The state of the Panther party in any town at any particular time does not really matter, because the fever has passed to the children. The revolutionary lifestyle requires passionate commitment, battlefront reflexes, gut responses. It sends shudders through the white man. J. Edgar Hoover may be the nation's greatest Panther recruiter. Who could have imagined that in 1969 he would label the Panthers—then a couple of dozen black men and women—as the greatest threat to the internal security of the United States? What a challenge to live up to! It can be strong enough even to pull a young dude back from the traditional comfort of dope. The pace is right. The demands of urban guerrilla life offer a substitute for the desperate habitual rhythm of hustling, which is the hardest thing for an addict to give up. In fact the demands on the guerrilla are greater.

Consider also the lure of mobility. Revolutionaries travel—planes, cabs, Chicago, Detroit, California, Cuba, Hanoi, Algiers, moving with the spontaneity of the jet set and the mystery of the Mafia, all financed by adoring white liberals and dignified by a noble cause. Imagine the prospect as seen by a boy raised before the bedroom TV, with a housekey around his neck, marking time among the shut-ins of the ghetto. Even his parents can see the pull. It extends past party lines and trial names. A certain psycho-political hold is on black children burning like a billion wooden matches struck in unison across the emotions, and certain primordial debts are about to be settled with white society at life-or-death stakes.

Outside New Haven the whole phenomenon goes by the name Bobby Seale, the Bobby Seale trial. Inside black New Haven, where doors are tight and the furies kept private and families think first of their own flesh and blood, it is known as Panthermania.

The strain of Panthermania is greatest on the black middle class. A break between the Toms and the young street guerrillas has been a long time coming. But the clash between middle-class values and radicalism—and even more internal and ferocious, the clash between Panthers and Black Nationalist groups—is tearing at the black community. It is killing more people than the shoot-outs between cops and militants.
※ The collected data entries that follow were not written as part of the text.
===== config.mk =====
export PLATFORM = sky130hd
export DESIGN_NAME = flash_card_byte_command_decoder
export DESIGN_NICKNAME = d
export VERILOG_FILES = /design/src/rtl/flash_cmd_pkg.sv /design/src/rtl/bus_cycle_if.sv /design/src/rtl/flash_card_byte_command_decoder.sv /design/src/rtl/card_bus_cycle.sv
export VERILOG_INCLUDE_DIRS = /design/src /design/src/rtl
export SDC_FILE = /design/constraint.sdc
export NUM_CORES = 1
export LEC_CHECK = 0
export ABC_AREA = 1
export BUFFER_PORTS_ARGS = -buffer_cell sky130_fd_sc_hd__buf_2
export CAP_MARGIN = 10
export CORE_MARGIN = 2
export CORE_UTILIZATION = 51
export CTS_BUF_LIST = sky130_fd_sc_hd__clkbuf_4 sky130_fd_sc_hd__clkbuf_8 sky130_fd_sc_hd__clkbuf_16
export DETAILED_ROUTE_END_ITERATION = 7
export PLACE_DENSITY = 0.76
export SYNTH_ARGS = -nofsm -noshare
export SYNTH_HDL_FRONTEND = slang
export SYNTH_SLANG_ARGS = --single-unit

===== constraint.sdc =====
create_clock -name clk_sys_i -period 1.8 [get_ports clk_sys_i]
set_clock_uncertainty 0.2 [all_clocks]
set_input_delay 0.09 -clock clk_sys_i [delete_from_list [all_inputs] [get_ports clk_sys_i]]
set_output_delay 0.09 -clock clk_sys_i [all_outputs]
set_load 0.02 [all_outputs]

===== src/rtl/flash_cmd_map.svh =====
`ifndef FLASH_CMD_MAP_SVH
`define FLASH_CMD_MAP_SVH

// ----------------------------------------------------------------
// Command bytes
// ----------------------------------------------------------------
`define CMD_UNLOCK1       8'hAA
`define CMD_UNLOCK2       8'h55
`define CMD_RESET         8'hF0
`define CMD_PROGRAM       8'hA0
`define CMD_ERASE_SETUP   8'h80
`define CMD_SEGMENT_ERASE 8'h10
`define CMD_SECTOR_ERASE  8'h30
`define CMD_RESUME        8'h30
`define CMD_SUSPEND       8'hB0
`define CMD_AUTOSELECT    8'h90

// ----------------------------------------------------------------
// Address layout
// ----------------------------------------------------------------
`define PAIR_STRIDE       25'h040_0000
`define ODD_OFFSET        25'h002_0000
`define SECTOR_LSB        17
`define SECTOR_MSB        21
`define ID_MAKER_OFFSET   25'h000_0000
`define ID_DEVICE_OFFSET  25'h000_0002

// ----------------------------------------------------------------
// Pin timing, in nanoseconds, rounded up to clock cycles
// ----------------------------------------------------------------
`define CLK_PERIOD_NS     40
`define SETUP_NS          80
`define STROBE_NS         120
`define HOLD_NS           80
`define READ_NS           160
`define SETUP_CYC  ((`SETUP_NS + `CLK_PERIOD_NS - 1) / `CLK_PERIOD_NS)
`define STROBE_CYC ((`STROBE_NS + `CLK_PERIOD_NS - 1) / `CLK_PERIOD_NS)
`define HOLD_CYC   ((`HOLD_NS + `CLK_PERIOD_NS - 1) / `CLK_PERIOD_NS)
`define READ_CYC   ((`READ_NS + `CLK_PERIOD_NS - 1) / `CLK_PERIOD_NS)

`endif


===== src/rtl/flash_cmd_pkg.sv =====
`default_nettype none
package flash_cmd_pkg;
    typedef enum logic [3:0] {
        OP_RESET1     = 4'h0,
        OP_RESET4     = 4'h1,
        OP_PROGRAM    = 4'h2,
        OP_SEG_ERASE  = 4'h3,
        OP_SECT_ERASE = 4'h4,
        OP_SUSPEND    = 4'h5,
        OP_RESUME     = 4'h6,
        OP_ID_MAKER   = 4'h7,
        OP_ID_DEVICE  = 4'h8,
        OP_READ       = 4'h9
    } op_t;

    typedef enum logic [1:0] {
        SIZE_4MB  = 2'h0,
        SIZE_8MB  = 2'h1,
        SIZE_20MB = 2'h2,
        SIZE_32MB = 2'h3
    } card_size_t;

    typedef enum logic [4:0] {
        CYC_IDLE   = 5'b0_0001,
        CYC_SETUP  = 5'b0_0010,
        CYC_STROBE = 5'b0_0100,
        CYC_HOLD   = 5'b0_1000,
        CYC_READ   = 5'b1_0000
    } cyc_state_t;

    typedef struct packed {
        cyc_state_t  state;
        logic [3:0]  count;
        logic [24:0] addr;
        logic [7:0]  data;
        logic        lane;
        logic        odd;
        logic        is_read;
        logic [7:0]  rdata;
        logic        done;
    } cyc_reg_t;

    typedef struct packed {
        logic        busy;
        logic [2:0]  step;
        logic [2:0]  last;
        op_t         op;
        logic [24:0] base;
        logic [24:0] target;
        logic [7:0]  wbyte;
        logic        odd;
        logic [7:0]  rdata;
        logic        done;
    } seq_reg_t;
endpackage : flash_cmd_pkg
`default_nettype wire


===== src/rtl/bus_cycle_if.sv =====
`default_nettype none
interface bus_cycle_if;
    logic        start;
    logic        is_read;
    logic [24:0] addr;
    logic [7:0]  data;
    logic        odd;
    logic        done;
    logic [7:0]  rdata;
    modport seq (output start, is_read, addr, data, odd,
                 input done, rdata);
    modport pins (input start, is_read, addr, data, odd,
                  output done, rdata);
endinterface : bus_cycle_if
`default_nettype wire


===== src/rtl/flash_card_byte_command_decoder.sv =====
// Function
// RULE1 - Address is don't-care except program, read and sector cycles
// RULE2 - Card latches address at strobe fall; host holds it stable
// RULE3 - Card latches data at strobe rise; host holds data across it
// RULE4 - Sector erase final cycle carries sector bits 17 to 21
// RULE5 - Even segments: low select, plus bit 22 or bits 22-24 by size
// RULE6 - Odd segments: high select, plus bit 22 or bits 22-24 by size
// RULE7 - Even segment address is base plus N/2 times 400000H
// RULE8 - Odd segment address adds (N-1)/2 times 400000H plus 20000H
// RULE9 - Even byte commands: lane bit zero with low select
// RULE10 - Odd byte commands: lane bit one low select, or high select
// RULE11 - Four-cycle reset ends with a read returning the stored byte
// RULE12 - Single B0 write suspends a running sector erase
// RULE13 - Single 30 write resumes a suspended sector erase
// RULE14 - Reset is F0, or AA 55 F0 read; program AA 55 A0 data
// RULE15 - Erases AA 55 80 AA 55 10/30; identify 90 then reads 00, 02
// RULE16 - Writes only with strobe and select low, output enable high
`include "flash_cmd_map.svh"
`default_nettype none
module flash_card_byte_command_decoder
    import flash_cmd_pkg::*;
(
    input  wire logic        clk_sys_i,
    input  wire logic        sys_rst_i,
    input  wire logic        req_valid_i,
    output logic             req_ready_o,
    input  wire op_t         req_op_i,
    input  wire card_size_t  card_size_i,
    input  wire logic [3:0]  segment_i,
    input  wire logic        odd_lane_i,
    input  wire logic [21:0] offset_i,
    input  wire logic [7:0]  wbyte_i,
    output logic             done_o,
    output logic [7:0]       rdata_o,
    output logic [24:0]      addr_o,
    output logic [7:0]       data_o,
    output logic             data_oe_n_o,
    input  wire logic [7:0]  data_i,
    output logic             low_card_select_n_o,
    output logic             high_card_select_n_o,
    output logic             write_strobe_n_o,
    output logic             output_enable_n_o
);
    seq_reg_t r;
    seq_reg_t next_r;
    bus_cycle_if cyc ();

    // ----------------------------------------------------------------
    // Helpers
    // ----------------------------------------------------------------
    // Segment base: pair stride, plus odd offset for odd segments
    function automatic logic [24:0] seg_base(input logic [3:0] seg,
                                             input card_size_t sz);
        logic [24:0] b;
        logic [2:0]  pair;
        pair = seg[3:1];
        if (sz == SIZE_4MB) pair = 3'h0;
        else if (sz == SIZE_8MB) pair = {2'h0, seg[1]};  // [RULE5] [RULE6]
        b = 25'(pair) * `PAIR_STRIDE;                    // [RULE7]
        if (seg[0]) b = b + `ODD_OFFSET;                 // [RULE8]
        return b;
    endfunction : seg_base

    // Byte at a step of a command sequence
    function automatic logic [7:0] step_byte(input op_t op,
                                             input logic [2:0] s,
                                             input logic [7:0] w);
        logic [7:0] b;
        case (s)
            3'd0: b = `CMD_UNLOCK1;
            3'd1: b = `CMD_UNLOCK2;
            3'd2: b = `CMD_ERASE_SETUP;
            3'd3: b = `CMD_UNLOCK1;
            3'd4: b = `CMD_UNLOCK2;
            default: b = `CMD_SEGMENT_ERASE;
        endcase
        case (op)
            OP_RESET1: b = `CMD_RESET;                        // [RULE14]
            OP_SUSPEND: b = `CMD_SUSPEND;                     // [RULE12]
            OP_RESUME: b = `CMD_RESUME;                       // [RULE13]
            OP_RESET4: if (s == 3'd2) b = `CMD_RESET;        // [RULE14]
            OP_PROGRAM: begin
                if (s == 3'd2) b = `CMD_PROGRAM;              // [RULE14]
                if (s == 3'd3) b = w;
            end
            OP_ID_MAKER,
            OP_ID_DEVICE: if (s == 3'd2) b = `CMD_AUTOSELECT; // [RULE15]
            OP_SECT_ERASE: if (s == 3'd5) b = `CMD_SECTOR_ERASE;
            default: b = b;
        endcase
        return b;
    endfunction : step_byte

    // ----------------------------------------------------------------
    // Sequence control
    // ----------------------------------------------------------------
    logic [2:0] last_step;
    logic       final_step;
    logic       read_step;
    always_comb begin
        case (req_op_i)
            OP_RESET1, OP_SUSPEND, OP_RESUME, OP_READ: last_step = 3'd0;
            OP_SEG_ERASE, OP_SECT_ERASE: last_step = 3'd5;  // [RULE15]
            default: last_step = 3'd3;
        endcase
    end
    assign final_step = r.step == r.last;
    assign read_step  = final_step && (r.op == OP_RESET4
                        || r.op == OP_ID_MAKER || r.op == OP_ID_DEVICE
                        || r.op == OP_READ);                // [RULE11]

    // Command address: segment base, target only where it matters
    logic [24:0] cmd_addr;
    always_comb begin
        cmd_addr = r.base;                                  // [RULE1]
        if (final_step) begin
            case (r.op)
                OP_PROGRAM, OP_RESET4, OP_READ:
                    cmd_addr = r.target;                    // [RULE1]
                OP_SECT_ERASE:
                    cmd_addr = r.base | (r.target &
                        25'h03E_0000);                      // [RULE4]
                OP_ID_MAKER: cmd_addr = r.base + `ID_MAKER_OFFSET;
                OP_ID_DEVICE: cmd_addr = r.base + `ID_DEVICE_OFFSET;
                default: cmd_addr = r.base;
            endcase
        end
    end

    assign cyc.start   = r.busy && !cyc.done && !r.done;
    assign cyc.is_read = read_step;
    assign cyc.addr    = {cmd_addr[24:1], r.odd ? 1'b1 : 1'b0}; // [RULE9]
    assign cyc.data    = step_byte(r.op, r.step, r.wbyte);
    assign cyc.odd     = r.odd;                             // [RULE10]

    always_comb begin
        next_r      = r;
        next_r.done = 1'b0;
        if (!r.busy) begin
            if (req_valid_i) begin
                next_r.busy   = 1'b1;
                next_r.step   = 3'd0;
                next_r.last   = last_step;
                next_r.op     = req_op_i;
                next_r.base   = seg_base(segment_i, card_size_i);
                next_r.target = seg_base(segment_i, card_size_i)
                                + {3'h0, offset_i};
                next_r.wbyte  = wbyte_i;
                next_r.odd    = segment_i[0] | odd_lane_i; // [RULE6]
            end
        end else if (cyc.done) begin
            if (read_step) next_r.rdata = cyc.rdata;       // [RULE11]
            if (final_step) begin
                next_r.busy = 1'b0;
                next_r.done = 1'b1;
            end else begin
                next_r.step = r.step + 3'd1;
            end
        end
    end

    always_ff @(posedge clk_sys_i) begin
        if (sys_rst_i) begin
            r <= '{op: OP_RESET1, default: '0};
        end else begin
            r <= next_r;
        end
    end

    assign req_ready_o = !r.busy;
    assign done_o      = r.done;
    assign rdata_o     = r.rdata;

    // ----------------------------------------------------------------
    // Pin cycle engine
    // ----------------------------------------------------------------
    card_bus_cycle u_cycle (
        .clk_sys_i            (clk_sys_i),
        .sys_rst_i            (sys_rst_i),
        .cyc                  (cyc),
        .addr_o               (addr_o),
        .data_o               (data_o),
        .data_oe_n_o          (data_oe_n_o),
        .data_i               (data_i),
        .low_card_select_n_o  (low_card_select_n_o),
        .high_card_select_n_o (high_card_select_n_o),
        .write_strobe_n_o     (write_strobe_n_o),
        .output_enable_n_o    (output_enable_n_o)
    );
endmodule : flash_card_byte_command_decoder
`default_nettype wire


===== src/rtl/card_bus_cycle.sv =====
`include "flash_cmd_map.svh"
`default_nettype none
module card_bus_cycle
    import flash_cmd_pkg::*;
(
    input  wire logic   clk_sys_i,
    input  wire logic   sys_rst_i,
    bus_cycle_if.pins   cyc,
    output logic [24:0] addr_o,
    output logic [7:0]  data_o,
    output logic        data_oe_n_o,
    input  wire logic [7:0] data_i,
    output logic        low_card_select_n_o,
    output logic        high_card_select_n_o,
    output logic        write_strobe_n_o,
    output logic        output_enable_n_o
);
    cyc_reg_t r;
    cyc_reg_t next_r;
    logic [7:0] sync1;
    logic [7:0] sync2;
    logic [7:0] sync3;

    // ----------------------------------------------------------------
    // Read data synchroniser
    // ----------------------------------------------------------------
    always_ff @(posedge clk_sys_i) begin
        sync1 <= data_i;
        sync2 <= sync1;
        sync3 <= sync2;
    end

    // Strobe sequencer: address set up before the falling edge
    always_comb begin
        next_r      = r;
        next_r.done = 1'b0;
        case (r.state)
            CYC_IDLE: begin
                if (cyc.start) begin
                    next_r.state   = CYC_SETUP;
                    next_r.count   = 4'(`SETUP_CYC);
                    next_r.addr    = cyc.addr;
                    next_r.data    = cyc.data;
                    next_r.lane    = cyc.addr[0];
                    next_r.odd     = cyc.odd;
                    next_r.is_read = cyc.is_read;
                end
            end
            CYC_SETUP: begin
                if (r.count == 4'h1) begin
                    next_r.state = r.is_read ? CYC_READ : CYC_STROBE;
                    next_r.count = r.is_read ? 4'(`READ_CYC)
                                             : 4'(`STROBE_CYC);
                end else begin
                    next_r.count = r.count - 4'h1;
                end
            end
            CYC_STROBE: begin
                if (r.count == 4'h1) begin
                    next_r.state = CYC_HOLD;
                    next_r.count = 4'(`HOLD_CYC);
                end else begin
                    next_r.count = r.count - 4'h1;
                end
            end
            CYC_READ: begin
                if (r.count == 4'h1 && sync2 == sync3) begin
                    next_r.rdata = sync3;
                    next_r.state = CYC_HOLD;
                    next_r.count = 4'(`HOLD_CYC);
                end else if (r.count != 4'h1) begin
                    next_r.count = r.count - 4'h1;
                end
            end
            CYC_HOLD: begin
                if (r.count == 4'h1) begin
                    next_r.state = CYC_IDLE;
                    next_r.done  = 1'b1;
                end else begin
                    next_r.count = r.count - 4'h1;
                end
            end
            default: next_r.state = CYC_IDLE;
        endcase
    end

    always_ff @(posedge clk_sys_i) begin
        if (sys_rst_i) begin
            r <= '{state: CYC_IDLE, default: '0};
        end else begin
            r <= next_r;
        end
    end

    // ----------------------------------------------------------------
    // Pin drive
    // ----------------------------------------------------------------
    logic active;
    assign active = r.state != CYC_IDLE;
    // Odd lane: high select; even lane: low select with lane bit 0
    assign high_card_select_n_o = !(active && r.odd);         // [RULE10]
    assign low_card_select_n_o  = !(active && !r.odd);        // [RULE9]
    // Address falls with strobe, data rises with it
    assign write_strobe_n_o  = !(r.state == CYC_STROBE);      // [RULE2]
    assign output_enable_n_o = !(r.state == CYC_READ);        // [RULE16]
    assign addr_o      = {r.addr[24:1], r.lane};
    assign data_o      = r.data;                              // [RULE3]
    assign data_oe_n_o = !(active && !r.is_read);
    assign cyc.done    = r.done;
    assign cyc.rdata   = r.rdata;
endmodule : card_bus_cycle
`default_nettype wire


Word-level counts from Yosys, hierarchy flattened
Cells that the tools add are included.
{"block": "word_totals", "ff_bits": 157, "inputBits": 52}
{"block": "classes", "n_addsub": 5, "n_eq_ne": 38, "n_mux": 39, "n_bitwise": 5, "n_reduce_logical": 41}
{"operator": "2-to-1 mux 25 bit", "n": 4}
{"operator": "case mux 25 bit (3 select lines)", "n": 1}
{"operator": "2-to-1 mux 70 bit", "n": 1}
{"operator": "case mux 8 bit (7 select lines)", "n": 1}
{"operator": "2-to-1 mux 45 bit", "n": 1}
{"operator": "2-to-1 mux 8 bit", "n": 5}
{"operator": "equality test 4 x 3 -> 1 bit, second input constant", "n": 7}
{"operator": "2-to-1 mux 4 bit", "n": 7}
{"operator": "adder 25 x 18 -> 25 bit, second input constant", "n": 1}
{"operator": "adder 25 x 2 -> 25 bit, second input constant", "n": 1}
{"operator": "adder 25 x 22 -> 25 bit", "n": 1}
{"operator": "2-to-1 mux 5 bit", "n": 5}
{"operator": "OR 25 x 22 -> 25 bit", "n": 1}
{"operator": "case mux 5 bit (5 select lines)", "n": 1}
{"operator": "case mux 8 bit (3 select lines)", "n": 1}
{"operator": "case mux 4 bit (5 select lines)", "n": 1}
{"operator": "2-to-1 mux 3 bit", "n": 6}
{"operator": "equality test 4 bit, second input constant", "n": 3}
{"operator": "zero test 1 bit", "n": 10}
{"operator": "!= test 2 x 1 -> 1 bit, second input constant", "n": 5}
{"operator": "OR reduction 2 bit", "n": 5}
{"operator": "equality test 4 x 1 -> 1 bit, second input constant", "n": 2}
{"operator": "equality test 4 x 2 -> 1 bit, second input constant", "n": 2}
{"operator": "equality test 8 bit", "n": 1}
{"operator": "other kinds (33)", "n": 55}

Logic depth before layout (Yosys ltp)
Gate-level depths: netlist of run 1.
{"block": "logic_depth", "word_depth": 12, "depth_mapped": 14}

Cells and area by module
Synthesis of run 1 repeated with hierarchy kept, for this count alone.
{"block": "unflattened", "hier_cells": 904, "hier_area_um2": 6470.0}
{"mod": "flash_card_byte_command_decoder", "instances": 1, "cells_each": 503, "area_each_um2": 3246.9, "seq_area_each_um2": 1141.1}
{"mod": "card_bus_cycle", "instances": 1, "cells_each": 401, "area_each_um2": 3223.1, "seq_area_each_um2": 1541.5}

Worst setup path after synthesis of run 1
OpenSTA, ideal clock, no wires.
{"block": "synth_timing", "path_kind": "register to register", "startpoint": "register r[76] in the netlist's numbering", "endpoint": "register u_cycle.r (netlist bit u_cycle.data_o[0])", "setup_time_ns": 0.109, "arrival_time_ns": 1.535, "path_slack_ns": -0.044, "path_stages_with_launch": 13, "synth_period_minus_slack_ns": 1.844, "cell_sequence": "dfxtp_1 > inv_1 > ha_1 > o21ai_0 > nor2_1 > nor2_1 > nor2_1 > o21ai_0 > nand2_1 > nor2_1 > nand3_1 > nand2_1 > inv_1"}
{"block": "synth_via", "elab_chain_cells": 6, "word_cells_on_any_way": 15}
{"item": "start: declaration", "line": "flash_card_byte_command_decoder.sv:44", "source": "seq_reg_t r;"}
{"item": "start signal: assignment", "line": "flash_card_byte_command_decoder.sv:166", "source": "r <= next_r;"}
{"item": "equality test 3 bit, or another cell as far along", "line": "flash_card_byte_command_decoder.sv:69", "source": "case (s)"}
{"item": "OR reduction 2 bit (no line)"}
{"item": "case mux 8 bit (3 select lines)", "line": "flash_card_byte_command_decoder.sv:69"}
{"item": "2-to-1 mux 8 bit", "line": "flash_card_byte_command_decoder.sv:83", "source": "if (s == 3'd2) b = `CMD_PROGRAM;"}
{"item": "2-to-1 mux 8 bit", "line": "flash_card_byte_command_decoder.sv:84", "source": "if (s == 3'd3) b = w;"}
{"item": "case mux 8 bit (7 select lines) (*)", "line": "flash_card_byte_command_decoder.sv:77", "source": "case (op)"}
{"item": "end signal: assignment", "line": "card_bus_cycle.sv:91", "source": "r <= next_r;"}
{"item": "end: declaration", "line": "card_bus_cycle.sv:18", "source": "cyc_reg_t r;"}
Mark *: on every way between the ends. The rest lies on a longest branch, timed or not.
A chain may end at the register's enable or synchronous reset.

Final worst setup path of run 1
{"block": "layout_timing", "startpoint": "register r[75] in the netlist's numbering", "endpoint": "register u_cycle.r (netlist bit u_cycle.data_o[2])"}
Same word-level chain as after synthesis.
The most uncomfortable spot in America, 1970, may be in the black middle.

The new black pols, suburbanites, bus children and button-down, party-dip parents . . . the reviled black cops and hangover civil-rightsers caught in a tragic shift . . . the anti-poverty workers and college liaisons and community advocates belonging to a new professional class . . . the first-mortgage holders and franchise operators who cashed in on the fleeting opportunities of black capitalism . . . the ambivalent doctor, lawyer, college professor . . . and their black bourgeois wives, home, at last, with their Afros set in pink foam curlers—the whole spectrum of middle-class, upward-mobile black America is caught in a bind. With the middle beleaguered and fading, the choice is grim. Americans in the black middle stand between the Hoover-Agnew people, who threaten to take away freedoms so recently gained, and the Cleaver-Hoffman people, who giveth as the sane alternative "revolutionary suicide." Most are with the Panthers in spirit. But in practice, Panthermania brings tragedy.

In the last two years, according to the Justice Department, 469 black people assumed to be Panthers have been arrested and eleven shot dead. The tragic crossfire has also claimed the lives of nine policemen.

When white student radicals descended on Yale green last May in support of a Panther rally, where was the local black middle? Tom Hayden, revolutionary theorist, proclaimed Bobby Seale's trial "the most important trial of a black man in this century." Why then weren't the black people of New Haven out on that green in a chorus of Right On's? White Panther brigades, it was promised, would return for the summer. Thousands would settle New Haven as a liberated zone.